<file path="run.sh">
#!/bin/bash
# OpenROAD 26Q1-2900-gdf79404cd8, Yosys 0.63+post, stock flow scripts
make -C /OpenROAD-flow-scripts/flow DESIGN_CONFIG=/design/flow/config.mk WORK_HOME=/design/flow/orfs finish
</file>
<file path="config.mk">
export PLATFORM = sky130hd
export DESIGN_NAME = encoder_2048_1024
export DESIGN_NICKNAME = encoder_2048_1024
export VERILOG_FILES = /design/flow/design.v
export SDC_FILE = /design/flow/constraint.sdc
export NUM_CORES = 4
export LEC_CHECK = 1
export CORE_UTILIZATION = 50
</file>
<file path="constraint.sdc">
current_design encoder_2048_1024

set clk_period 199.8
set clk_io_pct 0.2

create_clock -name clk0 -period $clk_period [get_ports {clk}]

set non_clock_inputs [all_inputs -no_clocks]
set_input_delay [expr $clk_period * $clk_io_pct] -clock clk0 $non_clock_inputs
set_output_delay [expr $clk_period * $clk_io_pct] -clock clk0 [all_outputs]
</file>
<file path="design.v">
`timescale 1 ns / 1 ps
module encoder_2048_1024 (clk,rst_n,s_axis_tdata,s_axis_tvalid,s_axis_tready,m_axis_tdata,m_axis_tvalid,m_axis_tlast,m_axis_tready);
parameter width = 8;  
localparam n = 2048;
localparam k = 1024;
localparam sub_size = 128;
localparam G1_1 = 128'hCFA794F49FA5A0D88BB31D8FCA7EA8BB;
localparam G1_2 = 128'hA7AE7EE8A68580E3E922F9E13359B284;
localparam G1_3 = 128'h91F72AE8F2D6BF7830A1F83B3CDBD463;
localparam G1_4 = 128'hCE95C0EC1F609370D7E791C870229C1E;
localparam G1_5 = 128'h71EF3FDF60E2878478934DB285DEC9DC;
localparam G1_6 = 128'h0E95C103008B6BCDD2DAF85CAE732210;
localparam G1_7 = 128'h8326EE83C1FBA56FDD15B2DDB31FE7F2;
localparam G1_8 = 128'h3BA0BB43F83C67BDA1F6AEE46AEF4E62;
localparam G2_1 = 128'h565083780CA89ACAA70CCFB4A888AE35;
localparam G2_2 = 128'h1210FAD0EC9602CC8C96B0A86D3996A3;
localparam G2_3 = 128'hC0B07FDDA73454C25295F72BD5004E80;
localparam G2_4 = 128'hACCF973FC30261C990525AA0CBA006BD;
localparam G2_5 = 128'h9F079F09A405F7F87AD98429096F2A7E;
localparam G2_6 = 128'hEB8C9B13B84C06E42843A47689A9C528;
localparam G2_7 = 128'hDAAA1A175F598DCFDBAD426CA43AD479;
localparam G2_8 = 128'h1BA78326E75F38EB6ED09A45303A6425;
localparam G3_1 = 128'h48F42033B7B9A05149DC839C90291E98;
localparam G3_2 = 128'h9B2CEBE50A7C2C264FC6E7D674063589;
localparam G3_3 = 128'hF5B6DEAEBF72106BA9E6676564C17134;
localparam G3_4 = 128'h6D5954558D23519150AAF88D7008E634;
localparam G3_5 = 128'h1FA962FBAB864A5F867C9D6CF4E087AA;
localparam G3_6 = 128'h5D7AA674BA4B1D8CD7AE9186F1D3B23B;
localparam G3_7 = 128'h047F112791EE97B63FB7B58FF3B94E95;
localparam G3_8 = 128'h93BE39A6365C66B877AD316965A72F5B;
localparam G4_1 = 128'h1B58F88E49C00DC6B35855BFF228A088;
localparam G4_2 = 128'h5C8ED47B61EEC66B5004FB6E65CBECF3;
localparam G4_3 = 128'h77789998FE80925E0237F570E04C5F5B;
localparam G4_4 = 128'hED677661EB7FC3825AB5D5D968C0808C;
localparam G4_5 = 128'h2BDB828B19593F41671B8D0D41DF136C;
localparam G4_6 = 128'hCB47553C9B3F0EA016CC1554C35E6A7D;
localparam G4_7 = 128'h97587FEA91D2098E126EA73CC78658A6;
localparam G4_8 = 128'hADE19711208186CA95C7417A15690C45;
localparam G5_1 = 128'hBE9C169D889339D9654C976A85CFD9F7;
localparam G5_2 = 128'h47C4148E3B4712DAA3BAD1AD71873D3A;
localparam G5_3 = 128'h1CD630C342C5EBB9183ADE9BEF294E8E;
localparam G5_4 = 128'h7014C077A5F96F75BE566C866964D01C;
localparam G5_5 = 128'hE72AC43A35AD216672EBB3259B77F9BB;
localparam G5_6 = 128'h18DA8B09194FA1F0E876A080C9D6A39F;
localparam G5_7 = 128'h809B168A3D88E8E93D995CE5232C2DC2;
localparam G5_8 = 128'hC7CFA44A363F628A668D46C398CAF96F;
localparam G6_1 = 128'hD57DBB24AE27ACA1716F8EA1B8AA1086;
localparam G6_2 = 128'h7B7796F4A86F1FD54C7576AD01C68953;
localparam G6_3 = 128'hE75BE799024482368F069658F7AAAFB0;
localparam G6_4 = 128'h975F3AF795E78D255871C71B4F4B77F6;
localparam G6_5 = 128'h65CD9C359BB2A82D5353E007166BDD41;
localparam G6_6 = 128'h2C5447314DB027B10B130071AD0398D1;
localparam G6_7 = 128'hDE19BC7A6BBCF6A0FF021AABF12920A5;
localparam G6_8 = 128'h58BAED484AF89E29D4DBC170CEF1D369;
localparam G7_1 = 128'h4C330B2D11E15B5CB3815E09605338A6;
localparam G7_2 = 128'h75E3D1A3541E0E284F6556D68D3C8A9E;
localparam G7_3 = 128'hE5BB3B297DB62CD2907F09996967A0F4;
localparam G7_4 = 128'hFF33AEEE2C8A4A52FCCF5C39D355C39C;
localparam G7_5 = 128'h5FE5F09ABA6BCCE02A73401E5F87EAC2;
localparam G7_6 = 128'hD75702F4F57670DFA70B1C002F523EEA;
localparam G7_7 = 128'h6CE1CE2E05D420CB867EC0166B8E53A9;
localparam G7_8 = 128'h9DF9801A1C33058DD116A0AE7278BBB9;
localparam G8_1 = 128'h4CF0B0C792DD8FDB3ECEAE6F2B7F663D;
localparam G8_2 = 128'h106A1C296E47C14C1498B045D57DEFB5;
localparam G8_3 = 128'h968F6D8C790263C353CF307EF90C1F21;
localparam G8_4 = 128'h66E6B632F6614E58267EF096C37718A3;
localparam G8_5 = 128'h3D46E5D10E993EB6DF81518F885EDA1B;
localparam G8_6 = 128'h6FF518FD48BB8E9DDBED4AC0F4F5EB89;
localparam G8_7 = 128'hBCC64D21A65DB379ABE2E4DC21F109FF;
localparam G8_8 = 128'h2EC0CE7B5D40973D13ECF713B01C6F10;
input clk;                              
input rst_n;                            
input [width-1:0] s_axis_tdata;         
input s_axis_tvalid;                    
output reg s_axis_tready;               
output reg [width-1:0] m_axis_tdata;    
output reg m_axis_tvalid;               
output reg m_axis_tlast;                
input m_axis_tready;                    
localparam STATE_waiting_valid=4'b1000;   
localparam STATE_data_out=4'b0100;        
localparam STATE_waiting_ready=4'b0010;   
localparam STATE_check_out=4'b0001;       
reg [3:0] state;                
reg [$clog2(n):0] in_out_cnt;   
reg [n-k-1:0] g;                
reg [n-k-1:0] check;            
reg [width-1:0] s_tdata_reg;    
reg reg_flag;                   
wire [n-k-1:0] check_sub [width-1:0];
wire [n-k-1:0] check_reg;
assign check_sub[width-1]=m_axis_tdata[width-1]?g:0;
genvar i;
generate
for(i=0;i<=width-2;i=i+1)
begin
  assign check_sub[i]=m_axis_tdata[i]?({{g[sub_size*7+width-1-i-1:sub_size*7],g[sub_size*8-1:sub_size*7+width-1-i]},
                                        {g[sub_size*6+width-1-i-1:sub_size*6],g[sub_size*7-1:sub_size*6+width-1-i]},
                                        {g[sub_size*5+width-1-i-1:sub_size*5],g[sub_size*6-1:sub_size*5+width-1-i]},
                                        {g[sub_size*4+width-1-i-1:sub_size*4],g[sub_size*5-1:sub_size*4+width-1-i]},
                                        {g[sub_size*3+width-1-i-1:sub_size*3],g[sub_size*4-1:sub_size*3+width-1-i]},
                                        {g[sub_size*2+width-1-i-1:sub_size*2],g[sub_size*3-1:sub_size*2+width-1-i]},
                                        {g[sub_size*1+width-1-i-1:sub_size*1],g[sub_size*2-1:sub_size*1+width-1-i]},
                                        {g[sub_size*0+width-1-i-1:sub_size*0],g[sub_size*1-1:sub_size*0+width-1-i]}}):0;
end
endgenerate
generate
if(width==1)
  assign check_reg=check_sub[0];
else if(width==2)
  assign check_reg=check_sub[0]^check_sub[1];
else if(width==4)
  assign check_reg=check_sub[0]^check_sub[1]^check_sub[2]^check_sub[3];
else if(width==8)
  assign check_reg=check_sub[0]^check_sub[1]^check_sub[2]^check_sub[3]^check_sub[4]^check_sub[5]^check_sub[6]^check_sub[7];
else if(width==16)
  assign check_reg=check_sub[0]^check_sub[1]^check_sub[2]^check_sub[3]^check_sub[4]^check_sub[5]^check_sub[6]^check_sub[7]^check_sub[8]^check_sub[9]^check_sub[10]^check_sub[11]^check_sub[12]^check_sub[13]^check_sub[14]^check_sub[15];
else if(width==32)
  assign check_reg=check_sub[0]^check_sub[1]^check_sub[2]^check_sub[3]^check_sub[4]^check_sub[5]^check_sub[6]^check_sub[7]^check_sub[8]^check_sub[9]^check_sub[10]^check_sub[11]^check_sub[12]^check_sub[13]^check_sub[14]^check_sub[15]^check_sub[16]^check_sub[17]^check_sub[18]^check_sub[19]^check_sub[20]^check_sub[21]^check_sub[22]^check_sub[23]^check_sub[24]^check_sub[25]^check_sub[26]^check_sub[27]^check_sub[28]^check_sub[29]^check_sub[30]^check_sub[31];
else
  assign check_reg=check_sub[0]^check_sub[1]^check_sub[2]^check_sub[3]^check_sub[4]^check_sub[5]^check_sub[6]^check_sub[7]^check_sub[8]^check_sub[9]^check_sub[10]^check_sub[11]^check_sub[12]^check_sub[13]^check_sub[14]^check_sub[15]^check_sub[16]^check_sub[17]^check_sub[18]^check_sub[19]^check_sub[20]^check_sub[21]^check_sub[22]^check_sub[23]^check_sub[24]^check_sub[25]^check_sub[26]^check_sub[27]^check_sub[28]^check_sub[29]^check_sub[30]^check_sub[31]^check_sub[32]^check_sub[33]^check_sub[34]^check_sub[35]^check_sub[36]^check_sub[37]^check_sub[38]^check_sub[39]^check_sub[40]^check_sub[41]^check_sub[42]^check_sub[43]^check_sub[44]^check_sub[45]^check_sub[46]^check_sub[47]^check_sub[48]^check_sub[49]^check_sub[50]^check_sub[51]^check_sub[52]^check_sub[53]^check_sub[54]^check_sub[55]^check_sub[56]^check_sub[57]^check_sub[58]^check_sub[59]^check_sub[60]^check_sub[61]^check_sub[62]^check_sub[63];
endgenerate
always@(posedge clk or negedge rst_n)
begin
  if(!rst_n)
    begin
      in_out_cnt<=0;
      g<={G1_1,G1_2,G1_3,G1_4,G1_5,G1_6,G1_7,G1_8};
      check<=0;
      s_axis_tready<=0;
      s_tdata_reg<=0;
      reg_flag<=0;
      m_axis_tdata<=0;
      m_axis_tvalid<=0;
      m_axis_tlast<=0;
      state<=STATE_waiting_valid;
    end
  else
    begin
      case(state)
        STATE_waiting_valid : begin
                                s_axis_tready<=1;
                                if(s_axis_tready&&s_axis_tvalid)  
                                  begin
                                    m_axis_tdata<=s_axis_tdata;
                                    m_axis_tvalid<=1;
                                    state<=STATE_data_out;
                                  end
                              end
        STATE_data_out : begin
                           if(m_axis_tready&&m_axis_tvalid)
                             begin
                               check<=check^check_reg;  
                               if(in_out_cnt==k-width)  
                                 begin
                                   in_out_cnt<=0;
                                   s_axis_tready<=0;
                                   m_axis_tdata<=m_axis_tdata;
                                   m_axis_tvalid<=0;
                                   state<=STATE_check_out;
                                   if(s_axis_tready&&s_axis_tvalid)  
                                     begin
                                       s_tdata_reg<=s_axis_tdata;
                                       reg_flag<=1;
                                     end
                                 end
                               else
                                 begin
                                   in_out_cnt<=in_out_cnt+width;
                                   if(s_axis_tready&&s_axis_tvalid)  
                                     begin
                                       m_axis_tdata<=s_axis_tdata;
                                       m_axis_tvalid<=1;
                                       state<=STATE_data_out;
                                     end
                                   else
                                     begin
                                       m_axis_tdata<=m_axis_tdata;
                                       m_axis_tvalid<=0;
                                       state<=STATE_waiting_valid;
                                     end
                                 end
                               case(in_out_cnt)
                                 sub_size*1-width : g<={G2_1,G2_2,G2_3,G2_4,G2_5,G2_6,G2_7,G2_8};
                                 sub_size*2-width : g<={G3_1,G3_2,G3_3,G3_4,G3_5,G3_6,G3_7,G3_8};
                                 sub_size*3-width : g<={G4_1,G4_2,G4_3,G4_4,G4_5,G4_6,G4_7,G4_8};
                                 sub_size*4-width : g<={G5_1,G5_2,G5_3,G5_4,G5_5,G5_6,G5_7,G5_8};
                                 sub_size*5-width : g<={G6_1,G6_2,G6_3,G6_4,G6_5,G6_6,G6_7,G6_8};
                                 sub_size*6-width : g<={G7_1,G7_2,G7_3,G7_4,G7_5,G7_6,G7_7,G7_8};
                                 sub_size*7-width : g<={G8_1,G8_2,G8_3,G8_4,G8_5,G8_6,G8_7,G8_8};
                                 sub_size*8-width : g<={G1_1,G1_2,G1_3,G1_4,G1_5,G1_6,G1_7,G1_8};
                                 default : g<={{g[sub_size*7+width-1:sub_size*7],g[sub_size*8-1:sub_size*7+width]},
                                               {g[sub_size*6+width-1:sub_size*6],g[sub_size*7-1:sub_size*6+width]},
                                               {g[sub_size*5+width-1:sub_size*5],g[sub_size*6-1:sub_size*5+width]},
                                               {g[sub_size*4+width-1:sub_size*4],g[sub_size*5-1:sub_size*4+width]},
                                               {g[sub_size*3+width-1:sub_size*3],g[sub_size*4-1:sub_size*3+width]},
                                               {g[sub_size*2+width-1:sub_size*2],g[sub_size*3-1:sub_size*2+width]},
                                               {g[sub_size*1+width-1:sub_size*1],g[sub_size*2-1:sub_size*1+width]},
                                               {g[sub_size*0+width-1:sub_size*0],g[sub_size*1-1:sub_size*0+width]}
                                              };
                               endcase
                             end
                           else  
                             begin
                               s_axis_tready<=0;
                               state<=STATE_waiting_ready;
                               if(s_axis_tready&&s_axis_tvalid)  
                                 begin
                                   s_tdata_reg<=s_axis_tdata;
                                   reg_flag<=1;
                                 end
                             end
                         end
        STATE_waiting_ready : begin
                                if(m_axis_tready&&m_axis_tvalid)
                                  begin
                                    check<=check^check_reg;
                                    if(in_out_cnt==k-width)
                                      begin
                                        in_out_cnt<=0;
                                        m_axis_tdata<=m_axis_tdata;
                                        m_axis_tvalid<=0;
                                        state<=STATE_check_out;
                                      end
                                    else
                                      begin
                                        in_out_cnt<=in_out_cnt+width;
                                        s_axis_tready<=1;
                                        if(reg_flag==0)
                                          begin
                                            m_axis_tdata<=m_axis_tdata;
                                            m_axis_tvalid<=0;
                                            state<=STATE_waiting_valid;
                                          end
                                        else
                                          begin
                                            reg_flag<=0;
                                            m_axis_tdata<=s_tdata_reg;
                                            m_axis_tvalid<=1;
                                            state<=STATE_data_out;
                                          end
                                      end
                                    case(in_out_cnt)
                                      sub_size*1-width : g<={G2_1,G2_2,G2_3,G2_4,G2_5,G2_6,G2_7,G2_8};
                                      sub_size*2-width : g<={G3_1,G3_2,G3_3,G3_4,G3_5,G3_6,G3_7,G3_8};
                                      sub_size*3-width : g<={G4_1,G4_2,G4_3,G4_4,G4_5,G4_6,G4_7,G4_8};
                                      sub_size*4-width : g<={G5_1,G5_2,G5_3,G5_4,G5_5,G5_6,G5_7,G5_8};
                                      sub_size*5-width : g<={G6_1,G6_2,G6_3,G6_4,G6_5,G6_6,G6_7,G6_8};
                                      sub_size*6-width : g<={G7_1,G7_2,G7_3,G7_4,G7_5,G7_6,G7_7,G7_8};
                                      sub_size*7-width : g<={G8_1,G8_2,G8_3,G8_4,G8_5,G8_6,G8_7,G8_8};
                                      sub_size*8-width : g<={G1_1,G1_2,G1_3,G1_4,G1_5,G1_6,G1_7,G1_8};
                                      default : g<={{g[sub_size*7+width-1:sub_size*7],g[sub_size*8-1:sub_size*7+width]},
                                                    {g[sub_size*6+width-1:sub_size*6],g[sub_size*7-1:sub_size*6+width]},
                                                    {g[sub_size*5+width-1:sub_size*5],g[sub_size*6-1:sub_size*5+width]},
                                                    {g[sub_size*4+width-1:sub_size*4],g[sub_size*5-1:sub_size*4+width]},
                                                    {g[sub_size*3+width-1:sub_size*3],g[sub_size*4-1:sub_size*3+width]},
                                                    {g[sub_size*2+width-1:sub_size*2],g[sub_size*3-1:sub_size*2+width]},
                                                    {g[sub_size*1+width-1:sub_size*1],g[sub_size*2-1:sub_size*1+width]},
                                                    {g[sub_size*0+width-1:sub_size*0],g[sub_size*1-1:sub_size*0+width]}
                                                   };
                                    endcase
                                  end
                              end
        STATE_check_out : begin
                            if(!m_axis_tvalid)
                              begin
                                in_out_cnt<=0;
                                m_axis_tdata<=check[n-k-1:n-k-width];
                                m_axis_tvalid<=1;
                              end
                            else if(m_axis_tready&&m_axis_tvalid)
                              begin
                                if(in_out_cnt==n-k-width)
                                  begin
                                    in_out_cnt<=0;
                                    check<=0;
                                    s_axis_tready<=1;
                                    m_axis_tlast<=0;
                                    if(reg_flag)
                                      begin
                                        m_axis_tdata<=s_tdata_reg;
                                        reg_flag<=0;
                                        state<=STATE_data_out;
                                      end
                                    else
                                      begin
                                        m_axis_tdata<=m_axis_tdata;
                                        m_axis_tvalid<=0;
                                        state<=STATE_waiting_valid;
                                      end
                                  end
                                else if(in_out_cnt==n-k-2*width)
                                  begin
                                    in_out_cnt<=in_out_cnt+width;
                                    m_axis_tdata<=check[(n-k-1-in_out_cnt-width*2+1) +: width];
                                    m_axis_tlast<=1;
                                  end
                                else
                                  begin
                                    in_out_cnt<=in_out_cnt+width;
                                    m_axis_tdata<=check[(n-k-1-in_out_cnt-width*2+1) +: width];
                                  end
                              end
                          end
        default : begin
                    in_out_cnt<=0;
                    g<={G1_1,G1_2,G1_3,G1_4,G1_5,G1_6,G1_7,G1_8};
                    check<=0;
                    s_axis_tready<=0;
                    m_axis_tdata<=0;
                    m_axis_tvalid<=0;
                    m_axis_tlast<=0;
                    state<=STATE_waiting_valid;            
                  end
      endcase
    end
end
endmodule
</file>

:::

Output the lines above between the one holding "localparam n = 2048;" and the one holding "localparam G1_4 = 128'hCE95C0EC1F609370D7E791C870229C1E;", inclusive, with nothing before or after them.

localparam n = 2048;
localparam k = 1024;
localparam sub_size = 128;
localparam G1_1 = 128'hCFA794F49FA5A0D88BB31D8FCA7EA8BB;
localparam G1_2 = 128'hA7AE7EE8A68580E3E922F9E13359B284;
localparam G1_3 = 128'h91F72AE8F2D6BF7830A1F83B3CDBD463;
localparam G1_4 = 128'hCE95C0EC1F609370D7E791C870229C1E;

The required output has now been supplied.